Monday, March 15, 2010
Douglass F. Taber
University of Delaware

Organic Functional Group Protection

Masato Kitamura of Nagoya University investigated (Chem. Lett. 2009, 38, 188. DOI: 10.1246/cl.2009.188) the Ru-mediated deprotection of allyl ethers such as 1. The same catalyst was effective for the preparation of allyl ethers from the alcohol 2 and allyl alcohol. István E. Markó of the Université Catholique de Louvain showed (Org.
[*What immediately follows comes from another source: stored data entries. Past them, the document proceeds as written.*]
==> ./design.v <==
module S1(clk,
          rst,
          updown,
          S1_done,
          RB1_RW,
          RB1_A,
          RB1_D,
          RB1_Q,
          sen,
          sd);
  input clk,
        rst,
        updown;
  output S1_done,
         RB1_RW;
  output [4:0] RB1_A;
  output [7:0] RB1_D;
  input [7:0] RB1_Q;
  inout sen,
        sd;
reg [4:0] RB1_A;
wire [4:0] RB1_A_next;
reg [7:0] RB1_D;
reg RB1_RW,S1_done;
reg [7:0] RB1_buffer [17:0];
reg [3:0] cs,ns;
reg [4:0] trans_counter,trans_counter_next;  
reg [3:0] pak_addr;  
wire [3:0] pak_addr_next; 
reg [12:0] package_recv;  
parameter INIT = 4'd0;
parameter READ = 4'd1;
parameter TRANS = 4'd2;  
parameter TRANS_D = 4'd3;  
parameter WAIT_WR = 4'd4;  
parameter WATI_R = 4'd5;  
parameter RECV =4'd6;
parameter WRITE = 4'd7;
parameter S1_FIN = 4'd8;
always @(negedge clk or posedge rst) begin
    if(rst) cs <= INIT;
    else cs <= ns;
end
always @(*) begin
    case(cs)
    INIT: begin
        if(updown == 1'd0) ns = READ;
        else ns = RECV;
    end
    READ: begin
        if(RB1_A == 5'd17) ns = TRANS;
        else ns = READ;
    end
    TRANS: begin
        if(trans_counter == 5'd0) ns = TRANS_D;
        else ns = TRANS;
	end
	TRANS_D: begin
		if(pak_addr == 4'd8) ns = WAIT_WR;
		else ns = TRANS;
	end
    WAIT_WR: begin
        if(updown == 1'd1) ns = RECV;
        else ns = WAIT_WR;
    end
    RECV: begin
        if(package_recv[12:8] == 5'b1_0001 && sen == 1'd1) ns = WRITE;
		else ns = RECV;
    end
	WRITE: begin
		if(RB1_A == 5'd17) ns = S1_FIN;
		else ns = WRITE;
	end
	S1_FIN: begin
		ns = S1_FIN;
	end
    default: ns = INIT;
    endcase
end
assign RB1_A_next = (cs == READ || cs == WRITE) ? RB1_A + 5'd1 : RB1_A;
always @(negedge clk or posedge rst) begin
    if(rst) RB1_A <= 5'd0; 
	else if(cs == WAIT_WR) RB1_A <= 5'd0;
    else begin
        RB1_A <= RB1_A_next;
    end
end
integer  i;
always@(negedge clk or posedge rst) begin
	if(rst) begin
		for(i=0;i<18;i=i+1) begin
			RB1_buffer[i] <= 8'd0;
		end
	end
    else if(cs == READ) begin
        RB1_buffer[RB1_A] <= RB1_Q;
    end
	else if(cs == RECV && sen == 1'd1) begin
		RB1_buffer[package_recv[12:8]] <= package_recv[7:0];
	end
end
always @(*) begin
	if(cs == TRANS) trans_counter_next = trans_counter - 5'd1;
	else if(cs == TRANS_D) trans_counter_next = 5'd20;
	else trans_counter_next = trans_counter;
end
always @(negedge clk or posedge rst) begin
	if(rst) trans_counter <= 5'd20;
	else trans_counter <= trans_counter_next;
end
assign pak_addr_next = (ns == TRANS_D) ? pak_addr + 4'd1 : pak_addr;
always @(negedge clk or posedge rst) begin
	if(rst) pak_addr <= 4'd0;
	else if(ns == TRANS_D) pak_addr <= pak_addr_next;
end
always @(negedge clk or posedge rst) begin
	if(rst) begin
		package_recv <= 13'd0;
	end
	else if(cs == RECV && sen == 1'd0) begin
		package_recv <= {package_recv[12:0],sd}; 
	end
end
always @(negedge clk or posedge rst) begin
	if(rst) RB1_D <= 8'd0;
    else if(ns == WRITE) begin
        RB1_D <= RB1_buffer[RB1_A_next];
    end
end
always @(negedge clk or posedge rst) begin
    if(rst) RB1_RW <= 1'd1;
    else if(updown == 1'd1) RB1_RW <= 1'd0;
end
always @(negedge clk or posedge rst) begin
    if(rst) S1_done <= 1'd0;
    else if(cs == S1_FIN) S1_done <= 1'd1;
end
wire sen,sen_reg;
assign sen = ((cs == TRANS || cs == TRANS_D) || (cs == READ || cs == INIT)) ? sen_reg : 1'dz;
assign sen_reg = (cs == TRANS) ? 1'd0 : 1'd1;
wire sd;
reg sd_reg;
assign sd = (cs == TRANS) ? sd_reg : 1'dz;
wire [2:0] pak_addr_r = ~(pak_addr[2:0]);  
always @(*) begin
	if(trans_counter == 5'd20) sd_reg = pak_addr[2];
	else if(trans_counter == 5'd19) sd_reg = pak_addr[1];
	else if(trans_counter == 5'd18) sd_reg = pak_addr[0];
	else sd_reg = RB1_buffer[trans_counter][pak_addr_r];
end
endmodule
==> ./run.sh <==
#!/bin/bash
# OpenROAD 26Q1-2900-gdf79404cd8, Yosys 0.63+post, stock flow scripts
make -C /OpenROAD-flow-scripts/flow DESIGN_CONFIG=/design/flow/config.mk WORK_HOME=/design/flow/orfs finish
==> ./config.mk <==
export PLATFORM = sky130hd
export DESIGN_NAME = S1
export DESIGN_NICKNAME = S1
export VERILOG_FILES = /design/flow/design.v
export SDC_FILE = /design/flow/constraint.sdc
export NUM_CORES = 4
export LEC_CHECK = 1
export CORE_UTILIZATION = 40
==> ./constraint.sdc <==
current_design S1

set clk_period 5.3
set clk_io_pct 0.2

create_clock -name clk0 -period $clk_period [get_ports {clk}]

set non_clock_inputs [all_inputs -no_clocks]
set_input_delay [expr $clk_period * $clk_io_pct] -clock clk0 $non_clock_inputs
set_output_delay [expr $clk_period * $clk_io_pct] -clock clk0 [all_outputs]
Lett. 2009, 11, 2752. DOI: 10.1021/ol900828x) that SmI2 effected the reductive cleavage of an aryl ester 3, liberating the alcohol 4.
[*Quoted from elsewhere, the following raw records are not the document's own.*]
<file path="flow/config.mk">
export PLATFORM = sky130hd
export DESIGN_NAME = S2
export DESIGN_NICKNAME = S2
export VERILOG_FILES = /design/flow/design.v
export SDC_FILE = /design/flow/constraint.sdc
export NUM_CORES = 4
export LEC_CHECK = 1
export CORE_UTILIZATION = 50
</file>
<file path="flow/constraint.sdc">
current_design S2

set clk_period 6.2
set clk_io_pct 0.2

create_clock -name clk0 -period $clk_period [get_ports {clk}]

set non_clock_inputs [all_inputs -no_clocks]
set_input_delay [expr $clk_period * $clk_io_pct] -clock clk0 $non_clock_inputs
set_output_delay [expr $clk_period * $clk_io_pct] -clock clk0 [all_outputs]
</file>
Osamu Onomura of Nagasaki University found (Tetrahedron Lett. 2009, 50, 1466. DOI: 10.1016/j.tetlet.2009.01.063) that catalytic CuCl2 mediated the selective monoallylation of symmetrical diols such as 5. Péter Fügedi of the Hungarian Academy of Sciences, Budapest observed (Tetrahedron Lett. 2009, 50, 2914. DOI: 10.1016/j.tetlet.2009.03.194) that TMSOTf catalyzed the selective reduction of 7 to the benzyl ether. BH3•NMe2 delivered the opposite regioisomer.

Direct amination of an ester has been a long-sought transformation. Vladimir B. Birman of Washington University found (Org. Lett. 2009, 11, 1499. DOI: 10.1021/ol900098q) that 1,2,4-triazole 11 in combination with DBU was an effective catalyst for this reaction. Unactivated esters required higher reaction temperatures.

Deprotection of amides often requires vigorous conditions, and the product free amines can be challenging to handle. Stefan G. Koenig of Sepracor Chemical Process devised (Org. Lett. 2009, 11, 433. DOI: 10.1021/ol802482d) a simple protocol for in situ formation and hydrolysis of the imidoyl chloride from 12 that delivered the amine hydrochloride 13 directly. Remarkably, benzamides are stable under these conditions. Hongmei Li of Merck Process devised (Tetrahedron Lett. 2009, 50, 1010. DOI: 10.1016/j.tetlet.2008.12.050) a related procedure, heating the more reactive trifluoroacetamide 14 with stoichiometric p-toluenesulfonic acid, and isolating the product as the p-toluenesulfonate salt 15.

There has been a reluctance to use sulfonamide protecting groups, as they have been thought to be difficult to remove. Göran Hilmersson of the University of Gothenburg established (Org. Lett. 2009, 11, 503. DOI: 10.1021/ol802243d) that SmI2 instantaneously deprotected 16.

Daniel E. Falvey of the University of Maryland designed (J. Org. Chem. 2009, 74, 3894. DOI: 10.1021/jo900182x) the benzyl ester 17, that was readily released under photolysis. Stanislaw Krompiec of the University of Silesia described (Tetrahedron Lett. 2009, 50, 1193. DOI: 10.1016/j.tetlet.2008.12.110) what appears to be a general strategy for the preparation of ortho esters such as 21.

To incorporate a sulfonic acid in a synthetic target, it is usually necessary to bring it along in protected form, then release the free sulfonic acid at the end of the synthesis. Scott D. Taylor of the University of Waterloo devised (J. Org. Chem. 2009, 74, 3583. DOI: 10.1021/jo900122c) the trichloroethyl ester 22 for this purpose. Masahiro Hirama of Tohoku University employed (Angew. Chem. Int. Ed. 2009, 48, 1110. DOI: 10.1002/anie.200805518) the ester mesylate 24 as a protected form of the alkene 25. Note that the sensitive 25 was stable to the SmI2 reduction.

D. F. Taber, Org. Chem. Highlights 2010, March 15.